Mir Jaffar's graveyard...
Finally we called it a day and returned to our hotel as we were too tired and have had our share of fun that day. We had our dinner early that night and chatted for long hours reflecting on the day long journey.
Dinner time at Hotel Sagnik....
Next morning, i.e., on 19th October, 2019 we woke up early as our plan was to visit the other side of the river Bhagirathi. We booked one Toto and after finishing our breakfast we went for the other side of river Bhagirathi. First thing that we visited was Khushbu Bagh (Grave of Siraj-ud-Daula).
Kushbu Bagh...

A mosque inside Kushbu Bagh where Alibardi Khan used to read Namaaj...
After spending quite a few time in Kushbu Bagh we left for the Kiriteswari Temple, one of the piths of Sati's 51 pith. On our way back we also visited the Jagatbandhu Temple.

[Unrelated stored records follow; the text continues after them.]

===== config.mk =====
export PLATFORM = sky130hd
export DESIGN_NAME = branch_pred_bht
export DESIGN_NICKNAME = d
export VERILOG_FILES = /design/src/rtl/branch_pred_bht.sv
export SDC_FILE = /design/constraint.sdc
export NUM_CORES = 1
export LEC_CHECK = 0
export CAP_MARGIN = 15
export CORE_ASPECT_RATIO = 0.8
export CORE_MARGIN = 4
export CORE_UTILIZATION = 39
export CTS_BUF_LIST = sky130_fd_sc_hd__clkbuf_4 sky130_fd_sc_hd__clkbuf_8 sky130_fd_sc_hd__clkbuf_16
export CTS_CLUSTER_DIAMETER = 80
export CTS_CLUSTER_SIZE = 14
export DETAILED_ROUTE_END_ITERATION = 10
export GPL_TIMING_DRIVEN = 0
export HOLD_SLACK_MARGIN = 0.12
export PLACE_DENSITY = 0.73
export SLEW_MARGIN = 20
export SYNTH_ARGS = -nofsm -noshare
export SYNTH_HDL_FRONTEND = slang
export SYNTH_SLANG_ARGS = --single-unit

===== constraint.sdc =====
create_clock -name clk -period 4.3 [get_ports clk]
set_clock_uncertainty 0.05 [all_clocks]
set_input_delay 0.43 -clock clk [delete_from_list [all_inputs] [get_ports clk]]
set_output_delay 0.43 -clock clk [all_outputs]
set_load 0.01 [all_outputs]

Inside Kiriteswari Temple....

Jagatbandhu Temple...
Our final destination on the other side of the river was the famous terracotta temple of Charbangla.
Charbangla Temple....
It was 2.30 PM by my watch when we left from the Charbangla Temple and it took us nearly one hour to reach the banks of river Bhagirathi. Finally we had our lunch at hotel Sagnik and retired for the noon as it was getting too hot. We told our Toto driver to reach our hotel by 5.30 PM as we wished to visit the light and sound show at Motijhil's Prakiti-tirtha. As per plan we reached Prakiti-tirtha at around 6.15 PM booked our respective tickets for the light and sound show.
Boulevard leading towards Motijhil....
Prakititirtha...
A surprise birthday party was arranged by other team members for me which made my day. We realized that our time at Murshidabad was coming to an end. Next morning, i.e., on 20th October, 2019 we visited the Hazaduari Museum and it took us nearly two hours to complete thoroughly each and every aspect of the museum.
Hazarduari Palace Museum...

Opposite to the gigantic Hazarduari Palace Museum there is an Imambara which remains closed for most of the time in the year. When the Imambara opens a big fair is arranged for the locals. People from far and distant visit the place.
Opposite to the Imambara...
We left Murshidabad enriched after realising the importance of history in our day to day life. Murshidabad is a place which will stay very close to my heart for as long as I live.
Surprise Birthday Cake arranged by other members of our group...
Our group to Murshidabad...
People without the knowledge of their past history, origin and culture is like a tree without its roots.